本申请公开了一种基于云监控的负载均衡优化方法及装置,涉及负载均衡技术领域,可以提高负载均衡实例的主备可用区切换效率,可以实现智能切换负载均衡设备的优先级。所述方法包括:获取负载均衡系统控制地域内的流量分布统计结果;及获取所述负载均衡系统中可用区内的后端服务器统计结果和可用区的网络监控质量;根据所述流量分布统计结果、所述后端服务器统计结果和所述网络监控质量,确定适合作为负载均衡实例对应主可用区的可用区;按照确定结果进行所述负载均衡实例的主可用区切换。本申请适用于负载均衡的优化。

Description

基于云监控的负载均衡优化方法及装置
技术领域
本申请涉及负载均衡技术领域,特别是涉及一种基于云监控的负载均衡优化方法及装置。
背景技术
高效、准确的负载均衡调度技术是云计算及大型应用系统等实际运营的基础。负载均衡可以使云计算平台能稳定、高效地运行,满足高并发请求,在云计算及大型应用系统中扮演着重要角色。在云计算领域,所谓负载均衡主要是指能够均衡、合理地将短时间内大量到达的客户端请求分配给后端各服务器之上。
目前大部分公有云的负载均衡系统仅仅支持主/备HA技术。

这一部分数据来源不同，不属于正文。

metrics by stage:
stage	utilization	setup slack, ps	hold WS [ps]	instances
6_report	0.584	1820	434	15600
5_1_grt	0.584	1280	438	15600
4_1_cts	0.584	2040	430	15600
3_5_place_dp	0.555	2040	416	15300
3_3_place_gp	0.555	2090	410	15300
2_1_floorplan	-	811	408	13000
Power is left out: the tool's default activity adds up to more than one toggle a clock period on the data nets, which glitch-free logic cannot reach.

主备可用区切换时,需要手动调整负载均衡设备的路由优先级,例如,手动修改每个可用区(Available Zone,AZ)中负载均衡实例发布路由时填写的优先级数值,进而通过路由优先级决定这个负载均衡实例被分发到哪一个可用区中,从而达到切换可用区的目的。

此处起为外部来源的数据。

**src/hdl/lqhd_pkg.sv**
```systemverilog
`default_nettype none

package lqhd_pkg;

   localparam int FUNC_W     = 2;
   localparam int PAYLOAD_W  = 32;
   localparam int HANDLE_W   = 4;
   localparam int STATUS_W   = 2;
   localparam int COUNT_W    = 5;

   // free slot search works on groups of in-use bits
   localparam int GROUP_SIZE = 16;
   localparam int GROUP_BITS = 4;

   localparam logic [FUNC_W-1:0] FUNC_ENQ = 2'd0;
   localparam logic [FUNC_W-1:0] FUNC_DEQ = 2'd1;
   localparam logic [FUNC_W-1:0] FUNC_DEL = 2'd2;

   localparam logic [STATUS_W-1:0] ST_OK        = 2'd0;
   localparam logic [STATUS_W-1:0] ST_EMPTY     = 2'd1;
   localparam logic [STATUS_W-1:0] ST_NOT_FOUND = 2'd2;
   localparam logic [STATUS_W-1:0] ST_FULL      = 2'd3;

   typedef struct packed {
      logic [FUNC_W-1:0]    func;
      logic [PAYLOAD_W-1:0] payload;
      logic [HANDLE_W-1:0]  handle;
   } req_type;

   typedef struct packed {
      logic [STATUS_W-1:0]  status;
      logic [PAYLOAD_W-1:0] data_out;
      logic [HANDLE_W-1:0]  handle_out;
      logic [COUNT_W-1:0]   element_count;
   } rsp_type;

   typedef struct packed {
      logic capture;
      logic exec;
      logic scan;
   } ctl_cmd_type;

   typedef struct packed {
      logic scan_needed;
      logic scan_hit;
   } dp_sts_type;

endpackage

`default_nettype wire

```
**src/hdl/lqhd_chan_if.sv**
```systemverilog
`default_nettype none

interface lqhd_chan_if #(
   parameter type payload_type = logic
);
   logic        valid;
   logic        ready;
   payload_type data;

   modport source (output valid, output data, input ready);
   modport sink   (input valid, input data, output ready);
endinterface

`default_nettype wire

```
**src/hdl/lqhd_ctrl.sv**
```systemverilog
`default_nettype none

module lqhd_ctrl import lqhd_pkg::*; (
   input  wire logic        clock,
   input  wire logic        reset,
   input  wire logic        req_valid,
   output logic             req_ready,
   output logic             rsp_valid,
   input  wire logic        rsp_ready,
   output ctl_cmd_type      cmd,
   input  wire dp_sts_type  sts
);

   localparam logic [1:0] S_IDLE = 2'd0;
   localparam logic [1:0] S_EXEC = 2'd1;
   localparam logic [1:0] S_SCAN = 2'd2;

   logic [1:0] state_ff;
   logic [1:0] state_in;
   logic       rsp_valid_ff;
   logic       rsp_valid_in;
   logic       rsp_free;

   assign rsp_free  = !rsp_valid_ff || rsp_ready;
   assign req_ready = (state_ff == S_IDLE) && !reset;
   assign rsp_valid = rsp_valid_ff;

   always_comb begin
      state_in    = state_ff;
      cmd.capture = 1'b0;
      cmd.exec    = 1'b0;
      cmd.scan    = 1'b0;
      unique case (state_ff)
         S_IDLE: begin
            if (req_valid) begin
               cmd.capture = 1'b1;
               state_in    = S_EXEC;
            end
         end
         S_EXEC: begin
            if (rsp_free) begin
               cmd.exec = 1'b1;
               state_in = sts.scan_needed ? S_SCAN : S_IDLE;
            end
         end
         S_SCAN: begin
            cmd.scan = 1'b1;
            if (sts.scan_hit) begin
               state_in = S_IDLE;
            end
         end
         default: state_in = S_IDLE;
      endcase
   end

   always_comb begin
      priority if (cmd.exec) begin
         rsp_valid_in = 1'b1;
      end else if (rsp_ready) begin
         rsp_valid_in = 1'b0;
      end else begin
         rsp_valid_in = rsp_valid_ff;
      end
   end

   always_ff @(posedge clock) begin
      if (reset) begin
         state_ff     <= S_IDLE;
         rsp_valid_ff <= 1'b0;
      end else begin
         state_ff     <= state_in;
         rsp_valid_ff <= rsp_valid_in;
      end
   end

endmodule

`default_nettype wire

```
**src/hdl/lqhd_datapath.sv**
```systemverilog
`default_nettype none

module lqhd_datapath import lqhd_pkg::*; #(
   parameter int QUEUE_DEPTH = 16,
   parameter int DATA_WIDTH  = 32
) (
   input  wire logic         clock,
   input  wire logic         reset,
   input  wire ctl_cmd_type  cmd,
   output dp_sts_type        sts,
   input  wire req_type      req_data,
   output rsp_type           rsp_data
);

   localparam int IDX_W  = $clog2(QUEUE_DEPTH);
   localparam int CNT_W  = $clog2(QUEUE_DEPTH + 1);
   localparam int GROUPS = (QUEUE_DEPTH + GROUP_SIZE - 1) / GROUP_SIZE;
   localparam int PAD_W  = GROUPS * GROUP_SIZE;
   localparam int GRP_W  = (GROUPS > 1) ? $clog2(GROUPS) : 1;

   // slot store and links
   logic [DATA_WIDTH-1:0] data_mem [QUEUE_DEPTH];
   logic [IDX_W-1:0]      next_mem [QUEUE_DEPTH];
   logic [IDX_W-1:0]      prev_mem [QUEUE_DEPTH];

   logic [DATA_WIDTH-1:0]  rd_data_ff;
   logic [IDX_W-1:0]       rd_next_ff;
   logic [IDX_W-1:0]       rd_prev_ff;
   logic [IDX_W-1:0]       rd_addr;

   logic [FUNC_W-1:0]      func_ff;
   logic [DATA_WIDTH-1:0]  payload_ff;
   logic [HANDLE_W-1:0]    handle_ff;

   logic [QUEUE_DEPTH-1:0] in_use_ff;
   logic [QUEUE_DEPTH-1:0] in_use_in;
   logic [IDX_W-1:0]       head_ff;
   logic [IDX_W-1:0]       head_in;
   logic [IDX_W-1:0]       tail_ff;
   logic [IDX_W-1:0]       tail_in;
   logic [CNT_W-1:0]       cnt_ff;
   logic [CNT_W-1:0]       cnt_in;
   logic [IDX_W-1:0]       free_ff;
   logic [IDX_W-1:0]       free_in;
   logic [GRP_W-1:0]       scan_grp_ff;
   logic [GRP_W-1:0]       scan_grp_in;
   rsp_type                rsp_ff;
   rsp_type                rsp_in;

   logic                   full;
   logic                   empty;
   logic                   found;
   logic [IDX_W-1:0]       hidx;
   logic                   is_head;
   logic                   is_tail;
   logic                   take;
   logic                   rel;
   logic [IDX_W-1:0]       rel_slot;
   logic                   scan_needed;

   logic                   d_we;
   logic                   n_we;
   logic [IDX_W-1:0]       n_wa;
   logic [IDX_W-1:0]       n_wd;
   logic                   p_we;
   logic [IDX_W-1:0]       p_wa;
   logic [IDX_W-1:0]       p_wd;

   logic [PAD_W-1:0]       used_pad;
   logic [GROUP_SIZE-1:0]  grp_bits;
   logic [GROUP_BITS-1:0]  scan_off;
   logic                   scan_hit;

   assign rd_addr = (req_data.func == FUNC_DEQ) ? head_ff : IDX_W'(req_data.handle);

   always_ff @(posedge clock) begin
      if (cmd.capture) begin
         func_ff    <= req_data.func;
         payload_ff <= DATA_WIDTH'(req_data.payload);
         handle_ff  <= req_data.handle;
         rd_data_ff <= data_mem[rd_addr];
         rd_next_ff <= next_mem[rd_addr];
         rd_prev_ff <= prev_mem[rd_addr];
      end
   end

   always_ff @(posedge clock) begin
      if (cmd.exec && d_we) begin
         data_mem[free_ff] <= payload_ff;
      end
      if (cmd.exec && n_we) begin
         next_mem[n_wa] <= n_wd;
      end
      if (cmd.exec && p_we) begin
         prev_mem[p_wa] <= p_wd;
      end
   end

   assign full    = (cnt_ff == CNT_W'(QUEUE_DEPTH));
   assign empty   = (cnt_ff == '0);
   assign hidx    = IDX_W'(handle_ff);
   assign found   = (32'(handle_ff) < 32'(QUEUE_DEPTH)) && in_use_ff[hidx];
   assign is_head = (hidx == head_ff);
   assign is_tail = (hidx == tail_ff);

   always_comb begin
      rsp_in          = '0;
      rsp_in.status   = ST_OK;
      head_in         = head_ff;
      tail_in         = tail_ff;
      cnt_in          = cnt_ff;
      take            = 1'b0;
      rel             = 1'b0;
      rel_slot        = head_ff;
      d_we            = 1'b0;
      n_we            = 1'b0;
      n_wa            = tail_ff;
      n_wd            = free_ff;
      p_we            = 1'b0;
      p_wa            = free_ff;
      p_wd            = tail_ff;
      scan_needed     = 1'b0;
      unique case (func_ff)
         FUNC_ENQ: begin
            if (full) begin
               rsp_in.status = ST_FULL;
            end else begin
               take = 1'b1;
               d_we = 1'b1;
               if (empty) begin
                  head_in = free_ff;
               end else begin
                  n_we = 1'b1;
                  p_we = 1'b1;
               end
               tail_in           = free_ff;
               cnt_in            = cnt_ff + CNT_W'(1);
               rsp_in.handle_out = HANDLE_W'(free_ff);
               scan_needed       = (cnt_ff != CNT_W'(QUEUE_DEPTH - 1));
            end
         end
         FUNC_DEQ: begin
            if (empty) begin
               rsp_in.status = ST_EMPTY;
            end else begin
               rsp_in.data_out = PAYLOAD_W'(rd_data_ff);
               if (cnt_ff > CNT_W'(1)) begin
                  head_in = rd_next_ff;
               end
               rel      = 1'b1;
               rel_slot = head_ff;
               cnt_in   = cnt_ff - CNT_W'(1);
            end
         end
         FUNC_DEL: begin
            priority if (empty) begin
               rsp_in.status = ST_EMPTY;
            end else if (!found) begin
               rsp_in.status = ST_NOT_FOUND;
            end else begin
               rel      = 1'b1;
               rel_slot = hidx;
               cnt_in   = cnt_ff - CNT_W'(1);
               priority if (is_head && is_tail) begin
                  // sole entry, list becomes empty
               end else if (is_head) begin
                  head_in = rd_next_ff;
               end else if (is_tail) begin
                  tail_in = rd_prev_ff;
               end else begin
                  n_we = 1'b1;
                  n_wa = rd_prev_ff;
                  n_wd = rd_next_ff;
                  p_we = 1'b1;
                  p_wa = rd_next_ff;
                  p_wd = rd_prev_ff;
               end
            end
         end
         default: ;
      endcase
      rsp_in.element_count = COUNT_W'(cnt_in);
   end

   // lowest free slot: one group of in-use bits per cycle
   always_comb begin
      used_pad                  = '1;
      used_pad[QUEUE_DEPTH-1:0] = in_use_ff;
   end

   assign grp_bits = used_pad[scan_grp_ff * GROUP_SIZE +: GROUP_SIZE];

   always_comb begin
      scan_off = '0;
      scan_hit = 1'b0;
      for (int i = GROUP_SIZE - 1; i >= 0; i--) begin
         if (!grp_bits[i]) begin
            scan_off = GROUP_BITS'(i);
            scan_hit = 1'b1;
         end
      end
   end

   assign sts = '{scan_needed: scan_needed, scan_hit: scan_hit};

   always_comb begin
      in_use_in   = in_use_ff;
      free_in     = free_ff;
      scan_grp_in = scan_grp_ff;
      if (cmd.exec) begin
         if (take) begin
            in_use_in[free_ff] = 1'b1;
            scan_grp_in        = GRP_W'(free_ff >> GROUP_BITS);
         end
         if (rel) begin
            in_use_in[rel_slot] = 1'b0;
            if (full || (rel_slot < free_ff)) begin
               free_in = rel_slot;
            end
         end
      end else if (cmd.scan) begin
         if (scan_hit) begin
            free_in = IDX_W'({scan_grp_ff, scan_off});
         end else begin
            scan_grp_in = scan_grp_ff + GRP_W'(1);
         end
      end
   end

   always_ff @(posedge clock) begin
      if (reset) begin
         in_use_ff   <= '0;
         head_ff     <= '0;
         tail_ff     <= '0;
         cnt_ff      <= '0;
         free_ff     <= '0;
         scan_grp_ff <= '0;
      end else begin
         in_use_ff   <= in_use_in;
         free_ff     <= free_in;
         scan_grp_ff <= scan_grp_in;
         if (cmd.exec) begin
            head_ff <= head_in;
            tail_ff <= tail_in;
            cnt_ff  <= cnt_in;
         end
      end
   end

   always_ff @(posedge clock) begin
      if (cmd.exec) begin
         rsp_ff <= rsp_in;
      end
   end

   assign rsp_data = rsp_ff;

endmodule

`default_nettype wire

```
**src/hdl/linked_queue_with_handle_delete_core.sv**
```systemverilog
// Channel   Dir  Transaction payload
// req_chan  in   func, payload, handle
// rsp_chan  out  status, data_out, handle_out, element_count
//
// Each request is captured on the accepting edge and executed in the update state,
// which registers the result; a successful enqueue that leaves a slot free then runs
// the free slot search over the 16-slot groups before the next request is accepted.
// A waiting result holds the block in its update cycle until the result is taken.
// Synchronous reset clears the in-use bits, head, tail and count and holds req ready
// low; data and link memories are not cleared and need no pass after reset.
`default_nettype none

module linked_queue_with_handle_delete_core import lqhd_pkg::*; #(
   parameter int QUEUE_DEPTH = 16,
   parameter int DATA_WIDTH  = 32
) (
   input wire logic   clock,
   input wire logic   reset,
   lqhd_chan_if.sink   req_chan,
   lqhd_chan_if.source rsp_chan
);

   ctl_cmd_type cmd;
   dp_sts_type  sts;

   lqhd_ctrl u_ctrl (
      .clock     (clock),
      .reset     (reset),
      .req_valid (req_chan.valid),
      .req_ready (req_chan.ready),
      .rsp_valid (rsp_chan.valid),
      .rsp_ready (rsp_chan.ready),
      .cmd       (cmd),
      .sts       (sts)
   );

   lqhd_datapath #(
      .QUEUE_DEPTH (QUEUE_DEPTH),
      .DATA_WIDTH  (DATA_WIDTH)
   ) u_datapath (
      .clock    (clock),
      .reset    (reset),
      .cmd      (cmd),
      .sts      (sts),
      .req_data (req_chan.data),
      .rsp_data (rsp_chan.data)
   );

endmodule

`default_nettype wire

```
**src/flat_wrapper.sv**
```systemverilog
// flat-port wrapper written by rule: the top's interface ports become plain ports
module linked_queue_with_handle_delete_core_flat import lqhd_pkg::*;
#(
   parameter int QUEUE_DEPTH = 16,
   parameter int DATA_WIDTH  = 32
)
  (clock, reset, req_chan_valid, req_chan_data, req_chan_ready, rsp_chan_valid, rsp_chan_data, rsp_chan_ready);
  lqhd_chan_if req_chan_i ();
  lqhd_chan_if rsp_chan_i ();
  input wire logic clock;
  input wire logic reset;
  input wire logic [$bits(req_chan_i.valid)-1:0] req_chan_valid;
  input wire logic [$bits(req_chan_i.data)-1:0] req_chan_data;
  output wire logic [$bits(req_chan_i.ready)-1:0] req_chan_ready;
  output wire logic [$bits(rsp_chan_i.valid)-1:0] rsp_chan_valid;
  output wire logic [$bits(rsp_chan_i.data)-1:0] rsp_chan_data;
  input wire logic [$bits(rsp_chan_i.ready)-1:0] rsp_chan_ready;
  assign req_chan_i.valid = req_chan_valid;
  assign req_chan_i.data = req_chan_data;
  assign req_chan_ready = req_chan_i.ready;
  assign rsp_chan_valid = rsp_chan_i.valid;
  assign rsp_chan_data = rsp_chan_i.data;
  assign rsp_chan_i.ready = rsp_chan_ready;
  linked_queue_with_handle_delete_core #(.QUEUE_DEPTH(QUEUE_DEPTH), .DATA_WIDTH(DATA_WIDTH)) u_core (.clock(clock), .reset(reset), .req_chan(req_chan_i), .rsp_chan(rsp_chan_i));
endmodule
```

然而,通过手动调整负载均衡设备的路由优先级的方式会影响负载均衡实例的主备可用区切换效率,无法智能切换负载均衡设备的优先级,并且还会存在误操作的情况,影响主备可用区切换的准确性。
发明内容
有鉴于此,本申请提供了一种基于云监控的负载均衡优化方法及装置,主要目的在于解决目前通过手动调整负载均衡设备的路由优先级的方式会影响负载均衡实例的主备可用区切换效率,无法智能切换负载均衡设备的优先级,并且还会存在误操作的情况,影响主备可用区切换的准确性的问题。

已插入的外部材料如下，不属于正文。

==> src/rtl/core/sbv_pkg.sv <==
// ----------------------------------------------------------------------------
// sbv_pkg
// Shared types and constants of the segment versus box visibility test.
// ----------------------------------------------------------------------------
`default_nettype none

package sbv_pkg;

   // Default configuration of the block.
   localparam int DEF_MAX_BOXES  = 3;
   localparam int DEF_COORD_BITS = 11;

   // Configuration port geometry.
   localparam int CSR_INDEX_BITS = 2;
   localparam int COUNT_BITS     = 2;

   // The result carries one bit, padded to a byte.
   localparam int RSP_TDATA_BITS = 8;

   // Configuration register indexes.
   typedef enum logic [CSR_INDEX_BITS-1:0] {
      REG_OBSTACLE_COUNT = 2'd0,
      REG_BOX_ZERO       = 2'd1,
      REG_BOX_ONE        = 2'd2,
      REG_BOX_TWO        = 2'd3
   } csr_reg_type;

   // Shape of the segment, shared by every box lane.
   typedef struct packed {
      logic same_point;
      logic dx_zero;
      logic dy_zero;
   } seg_flags_type;

endpackage

`default_nettype wire

==> src/rtl/core/sbv_csr.sv <==
// ----------------------------------------------------------------------------
// sbv_csr
// Configuration registers: obstacle count and the packed box corners.
// ----------------------------------------------------------------------------
`default_nettype none

module sbv_csr #(
   parameter int MAX_BOXES  = sbv_pkg::DEF_MAX_BOXES,
   parameter int COORD_BITS = sbv_pkg::DEF_COORD_BITS
) (
   input  wire logic                                clock,
   input  wire logic                                reset,
   input  wire logic                                csr_we,
   input  wire logic [sbv_pkg::CSR_INDEX_BITS-1:0]  csr_index,
   input  wire logic [4*COORD_BITS-1:0]             csr_wdata,
   output logic      [MAX_BOXES-1:0][4*COORD_BITS-1:0] box,
   output logic      [MAX_BOXES-1:0]                box_en
);

   localparam int BOX_BITS = 4 * COORD_BITS;
   // Only three box registers exist in the register map.
   localparam int MAP_BOXES = 3;

   logic [sbv_pkg::COUNT_BITS-1:0] count_ff;
   logic [sbv_pkg::COUNT_BITS-1:0] count_in;
   logic [MAX_BOXES-1:0][BOX_BITS-1:0] box_ff;
   logic [MAX_BOXES-1:0][BOX_BITS-1:0] box_in;

   always_comb begin
      count_in = count_ff;
      box_in   = box_ff;
      if (csr_we) begin
         if (csr_index == sbv_pkg::REG_OBSTACLE_COUNT) begin
            count_in = csr_wdata[sbv_pkg::COUNT_BITS-1:0];
         end
         for (int k = 0; k < MAX_BOXES; k++) begin
            if (k < MAP_BOXES &&
                csr_index == sbv_pkg::CSR_INDEX_BITS'(int'(sbv_pkg::REG_BOX_ZERO) + k)) begin
               box_in[k] = csr_wdata;
            end
         end
      end
   end

   always_ff @(posedge clock) begin
      if (reset) begin
         count_ff <= '0;
         box_ff   <= '0;
      end else begin
         count_ff <= count_in;
         box_ff   <= box_in;
      end
   end

   // A lane takes part only while its box number is below the count.
   always_comb begin
      for (int k = 0; k < MAX_BOXES; k++) begin
         box_en[k] = (k < int'(count_ff));
      end
   end

   assign box = box_ff;

endmodule

`default_nettype wire

==> config.mk <==
export PLATFORM = sky130hd
export DESIGN_NAME = sbv_csr
export DESIGN_NICKNAME = d
export VERILOG_FILES = /design/src/rtl/core/sbv_pkg.sv /design/src/rtl/core/sbv_csr.sv
export SDC_FILE = /design/constraint.sdc
export NUM_CORES = 1
export LEC_CHECK = 0
export ABC_CLOCK_PERIOD_IN_PS = 2050
export BUFFER_PORTS_ARGS = -buffer_cell sky130_fd_sc_hd__buf_4
export CAP_MARGIN = 25
export CELL_PAD_IN_SITES_DETAIL_PLACEMENT = 0
export CELL_PAD_IN_SITES_GLOBAL_PLACEMENT = 1
export CORE_ASPECT_RATIO = 1.25
export CORE_MARGIN = 5
export CORE_UTILIZATION = 41
export DETAILED_ROUTE_END_ITERATION = 8
export GPL_ROUTABILITY_DRIVEN = 0
export GPL_TIMING_DRIVEN = 0
export PLACE_DENSITY = 0.85
export SYNTH_ARGS = -nofsm -noshare
export SYNTH_HDL_FRONTEND = slang
export SYNTH_SLANG_ARGS = --single-unit
==> constraint.sdc <==
create_clock -name clock -period 2.05 [get_ports clock]
set_input_delay 0.615 -clock clock [delete_from_list [all_inputs] [get_ports clock]]
set_output_delay 0.615 -clock clock [all_outputs]
set_load 0.02 [all_outputs]
==> key figures <==
Power
  – PwrDens: 873 nW/µm²
  – Leak: 3.72 nW
  – Peak supply drop: 520 µV
  – Total power: 0.00666 W

Floorplanning
  – CORE AREA: 13,100 µm²
  – Starting Density: 41.3%
  – Row count: 47
  – Die Width: 113 µm
  – I/O Pins: 184
  – Die Y-Extent: 139 µm
  – Die area: 15,600 µm²

Hold path
  – Hold WC Path Type: reg -> reg

Placement
  – Place WS: 388 ps
  – IO Port Bufs: 182
  – DP HPWL: 11,100 µm
  – Placed cell count: 842
  – Area after DPL: 7000 µm²

CTS
  – Hold buffers post-CTS: 0
  – Clock Tree Buf Depth: 2
  – Clock sinks: 134
  – # H-tree levels: 4
  – Post-CTS Setup Repair Bufs: 0
  – CTS root buf: clkbuf_16
  – Post-CTS resize count: 0
  – CTS buffer count: 17
  – Worst-path clk slew: 60 ps
  – Worst-Skew Late Latency: 400 ps
  – CTS tree: yes

STA
  – Unrepaired setup endpoints after global routing: no
  – Slew HR: 69.1%
  – Worst slew pin tran: 464 ps
  – Final hold vios: 0
  – Slew Limit Fails: 0
  – Fin Clk Skew: 0 ps
  – Setup TNS: 0 ps
  – Period utilization: 89.0%
  – Achievable Freq: 0.548 GHz
  – Final worst-path setup slack: 226 ps
  – Final min period: 1820 ps
  – Final setup violating endpoints: 0

Drt
  – Drt pass-1 iters: 4
  – Initial DRC Count: 114
  – DRC errors left: 0
  – ANT nets after route: 0
  – Vias per inst: 4.69
  – Drt wl/cell: 16.8 µm
  – DR vias: 4,098
  – Total length of routed wires: 14,700 µm

Final layout
  – Final net count: 739
  – Fin cells: 874
  – FILL cells: 1,127
  – Antenna cells: 0
  – Finished layout cell area: 7630 µm²
  – Share of cells above drive strength 1: 33.4%
  – Synth-to-layout area growth: 40.9%

Worst setup path
  – Max FO, Critical Path: 4
  – Delay-heaviest family, CP: flip-flops
  – WP data required: 1430 ps
  – Setup crit start kind: flip-flop
  – Crit path buf inv count: 1
  – Critical path arrival: 1210 ps
  – Slowest stage cell, crit path: dfxtp_1
  – Crit. End Element: primary output
  – Max incr delay on CP: 350 ps
  – CP cell instances: or2_2, buf_4
  – Worst setup path category: reg -> out

Logic synthesis
  – Synth warn: 0
  – Number of synthesized register bits: 134
  – Netlist cell types: 13
  – Mapped Nets: 538
  – Synth Area per Inst: 11.1 µm²
  – Mapped Cells: 489
  – Post-synthesis sequential area ratio: 49.5%
  – Post-Syn Area: 5420 µm²

Flow run
  – Max Cap Viol: 0

Global route
  – Busiest grt layer: met2
  – Met1 GRT Util: 20.3%
  – Initial antenna violation count: 0
  – GRT met3 Usage: 5.73%
  – M2 GR Usage: 33.7%
  – All-layer global routing usage: 18.7%
  – Pin count of the biggest net entering global routing: 17
  – Global-route wire length before repair: 23,100 µm
  – Gr ovfl total: 0
  – Vias in the first global route: 4,432

Status
  – Status: finished clean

依据本申请一个方面,提供了一种基于云监控的负载均衡优化方法,该方法包括:
获取负载均衡系统控制地域内的流量分布统计结果;及
获取所述负载均衡系统中可用区内的后端服务器统计结果和可用区的网络监控质量;
根据所述流量分布统计结果、所述后端服务器统计结果和所述网络监控质量,确定适合作为负载均衡实例对应主可用区的可用区;
按照确定结果进行所述负载均衡实例的主可用区切换。
依据本申请另一个方面,提供了一种基于云监控的负载均衡优化装置,该装置包括:
获取单元,用于获取负载均衡系统控制地域内的流量分布统计结果;及获取所述负载均衡系统中可用区内的后端服务器统计结果和可用区的网络监控质量;
确定单元,用于根据所述获取单元获取的流量分布统计结果、所述后端服务器统计结果和所述网络监控质量,确定适合作为负载均衡实例对应主可用区的可用区;
切换单元,用于按照所述确定单元的确定结果进行所述负载均衡实例的主可用区切换。
依据本申请又一个方面,提供了一种存储设备,其上存储有计算机程序,所述程序被处理器执行时实现上述基于云监控的负载均衡优化方法。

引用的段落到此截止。